Super-Papa ist vielleicht nicht wahr, aber eine nette Methapher

Es gibt urbane Legenden von Müttern, die zusehen mussten, wie ihr Kind von einem Auto überrollt wird, und dann in einem Anfall von Verzweiflung das betreffende Fahrzeug mit bloßen Händen in die Höhe stemmen, um ihr Kind zu befreien. Diese Fälle sind nicht gut dokumentiert, man nimmt an, dass es sich um Beispiele hysterischer Stärke handeln könnte, vielleicht verwandt mit dem historisch angedeuteten Berserkergang (lustig übrigens: die deutsche Wiki ist beim Thema Berserker ausgesprochen nüchtern, die englische erheblich spekulativer). Diese Berserker waren, ja nach Quelle, Elitekrieger, tobende Wilde oder in Tierfelle gehüllte Kämpfer in nordischen Heeren, die mit großer Kraft und Wildheit in die Schlacht zogen. Vorher, so wird berichtet, bissen sie in ihre Schilde.

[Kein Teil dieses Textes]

Source: an optimization exercise on an open RTL-to-GDS flow (aim: small area). Production flows keep margins and buffers that such runs may drop.
In this exercise RTL edits were held to simulation tests only and were not proved equivalent to the original.
No driver is modelled on the clock port, so clocking that relies on it looks cheaper here than on a real chip.
Power is estimated from default activity; no workload was simulated.

## job 101
## b64core
module b64core (
    input  wire        clk,
    input  wire        rst,
    input  wire        enc_in_valid,
    input  wire [9:0]  enc_in_data,
    output wire        enc_in_ready,
    output wire        enc_out_valid,
    output wire [32:0] enc_out_data,
    input  wire        enc_out_ready,
    output wire        enc_busy,
    input  wire        dec_in_valid,
    input  wire [22:0] dec_in_data,
    output wire        dec_in_ready,
    output wire        dec_out_valid,
    output wire [27:0] dec_out_data,
    input  wire        dec_out_ready,
    output wire        dec_busy
);
    b64_enc u_enc (
        .clk(clk), .rst(rst),
        .in_valid(enc_in_valid), .in_data(enc_in_data), .in_ready(enc_in_ready),
        .out_valid(enc_out_valid), .out_data(enc_out_data), .out_ready(enc_out_ready),
        .busy(enc_busy)
    );
    b64_dec u_dec (
        .clk(clk), .rst(rst),
        .in_valid(dec_in_valid), .in_data(dec_in_data), .in_ready(dec_in_ready),
        .out_valid(dec_out_valid), .out_data(dec_out_data), .out_ready(dec_out_ready),
        .busy(dec_busy)
    );
endmodule
export LEC_CHECK = 0
export CAP_MARGIN = 20
export CORE_MARGIN = 2
export CORE_UTILIZATION = 72
export PLACE_DENSITY = 0.85
export SLEW_MARGIN = 20
export BUFFER_PORTS_ARGS = -buffer_cell sky130_fd_sc_hd__buf_1
export CTS_ARGS = -sink_clustering_enable -repair_clock_nets -dont_use_dummy_load -buf_list sky130_fd_sc_hd__clkbuf_4 -root_buf sky130_fd_sc_hd__clkbuf_4
export POST_CTS_TCL = /design/flow/flow/post_cts.tcl
create_clock -name core_clock -period 5.0 [get_ports {clk}]
standard.sh (not shown) runs the stock make flow with config.mk's settings and CLKGATE_MAP_FILE= SYNTH_SCRIPT=/design/flow/synth_recipe.tcl, a recipe that flattens the netlist after the stock synthesis.
==> flow/flow/run.sh <==
#!/bin/bash
# Own layout flow: the standard layout (standard.sh) with
#  - the standard synthesis script, but ABC run with an area-oriented script
#    (flow/area.script) and adders left to ABC instead of the adder cells;
#  - port buffers of the smallest buffer cell;
#  - a clock tree of small clock buffers without dummy loads, each clock
#    buffer then sized to the smallest that keeps its loads' slew low
#    (flow/post_cts.tcl).
# Each tool's output goes to a log file in the work folder.
set -euo pipefail
W=$(pwd)
cat > "$W/own_synth.tcl" <<EOF
proc abc {args} {
  set i [lsearch -exact \$args -script]
  if {\$i >= 0} { lset args [expr {\$i+1}] $W/flow/area.script }
  yosys abc {*}\$args
}
source $W/synth_recipe.tcl
EOF
cat >> config.mk <<'EOF'
export BUFFER_PORTS_ARGS = -buffer_cell sky130_fd_sc_hd__buf_1
export CTS_ARGS = -sink_clustering_enable -repair_clock_nets -dont_use_dummy_load -buf_list sky130_fd_sc_hd__clkbuf_4 -root_buf sky130_fd_sc_hd__clkbuf_4
EOF
echo "export POST_CTS_TCL = $W/flow/post_cts.tcl" >> config.mk
bash standard.sh SYNTH_SCRIPT="$W/own_synth.tcl" ADDER_MAP_FILE= finish > standard.log 2>&1
==> flow/flow/post_cts.tcl <==
# After CTS: size each clock buffer to the smallest clock buffer whose loads
# see an estimated slew below a target, leaves first, then legalize.
set ::clk_sizes {sky130_fd_sc_hd__clkbuf_1 sky130_fd_sc_hd__clkbuf_2 sky130_fd_sc_hd__clkbuf_4 sky130_fd_sc_hd__clkbuf_8 sky130_fd_sc_hd__clkbuf_16}
set ::clk_slew_target 0.112

proc clk_load_slew { inst } {
  set out [get_pins -of_objects $inst -filter "direction == output"]
  set worst 0
  foreach p [get_pins -of_objects [get_nets -of_objects $out] -filter "direction == input"] {
    set s [get_property $p slew_max]
    if { $s > $worst } { set worst $s }
  }
  return $worst
}

proc clk_is_leaf { inst } {
  set out [get_pins -of_objects $inst -filter "direction == output"]
  foreach p [get_pins -of_objects [get_nets -of_objects $out] -filter "direction == input"] {
    if { [string match *clkbuf* [get_property [get_cells -of_objects $p] ref_name]] } { return 0 }
  }
  return 1
}

proc clk_size { inst } {
  set clk_sizes $::clk_sizes; set clk_slew_target $::clk_slew_target
  set name [get_property $inst name]
  foreach size $clk_sizes {
    replace_cell $name $size
    estimate_parasitics -placement
    if { [clk_load_slew $inst] < $clk_slew_target } { break }
  }
  puts "clock buffer $name: $size, load slew [clk_load_slew $inst]"
}

set clk_bufs {}
foreach inst [get_cells *] {
  if { [string match sky130_fd_sc_hd__clkbuf_* [get_property $inst ref_name]] } {
    lappend clk_bufs $inst
  }
}
estimate_parasitics -placement
foreach inst $clk_bufs { if { [clk_is_leaf $inst] } { clk_size $inst } }
foreach inst $clk_bufs { if { ![clk_is_leaf $inst] } { clk_size $inst } }
# the root's size changes the leaves' input slew: upsize any leaf left over
foreach inst $clk_bufs {
  set i [lsearch $::clk_sizes [get_property $inst ref_name]]
  while { [clk_load_slew $inst] >= $::clk_slew_target && $i < [llength $::clk_sizes] - 1 } {
    incr i
    replace_cell [get_property $inst name] [lindex $::clk_sizes $i]
    estimate_parasitics -placement
  }
}
detailed_placement
check_placement -verbose
estimate_parasitics -placement
foreach inst $clk_bufs { puts "clock buffer [get_property $inst name]: [get_property $inst ref_name], load slew [clk_load_slew $inst]" }
Other scripts of this flow, unchanged in this note and not shown: flow/flow/area.script
Job 101: PASS, flow complete, no timing, DRC or antenna violations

Die wagenhebenden Mütter, so muss man annehmen, hatten keinen Schild zum Reinbeißen, dafür aber angesichts ihrer überfahrenen Kinder einen Adrenalinstoß, der ihnen eine kurzfristige übermenschliche Kraftanstrengung erlaubte (und hinterher vermutlich einen Bandscheibenvorfall bescherte).

Doch dies sind die 2000er Jahre, mit Elternzeit und Krippenpapis. Die Kitas sind morgens von kinderabliefernden Vätern voll, und sogar Horrofilme wie "Zombieland" schämen sich nicht, in einer kurzen, emotionalen Szene die starke emotionale Bindung des Badass-Monsterkillers an seinen (toten) Sohn zu zeigen (und, hey, das war ganz schön hart!). Es ist also Zeit für den ersten WagenhebER.

Applaus also für den modernen Superpapa Nick Harris. In einer journalistisch dünnen Geschichte (siehe San Francisco Chronicle vom 18.12.2009) wird seine Heldentat wiedergegeben. Er hat einen Mittelklassewagen von einer Sechsjährigen heruntergehoben, ganz allein. Es war nicht mal sein eigenes Kind, sondern die Tochter einer Bekannten. Bonuspunkte also für uneigennütziges Verhalten. Später am Tag, so sagt er, hat er nochmal versucht Autos zu stemmen, leider erfolglos. Wäre doch lustig gewesen, wenn er auf einmal wirklich Superman wäre.

Skeptiker können allein schon an dem Artikel eine Reihe von offenen Fragen ausmachen, die Harris' Leistung schmälern. Warum werden bloß er und die Achtjährige zitiert? Was war mit dem Fahrer des Wagens - hatte der nicht geholfen? Wieso war das Kind unverletzt, wenn es doch unter einem tonnenschweren Auto eingequetscht war?

Das alles ist ganz egal. Es geht in Legenden und Märchen (auch urbanen Legenden) nicht um den Wahrheitsgehalt, sondern um die Bedeutung für eine Gesellschaft. Der Moderne Papa hat in Nick Harris seine Mutterwöllfin gefunden, das Vorbild dafür, dass man für das Kind alles leistet, alles aufgibt, Übermenschliches vollbringt und doch nicht klagt (Parallelen zur Muttergottes? Das dürfen die Theologen diskutieren).

Darum singe ich hier digital zu Ehren von Nick Harris einen kurzen Ausschnitt aus der mittelalterlichen Heimskringla.

„Aber seine [Odins] eigenen Mannen gingen ohne Brünnen, und sie waren wild wie Hunde oder Wölfe. Sie bissen in ihre Schilde und waren stark wie Bären oder Stiere."

Möge sein Schild ewig nach Testosteron schmecken.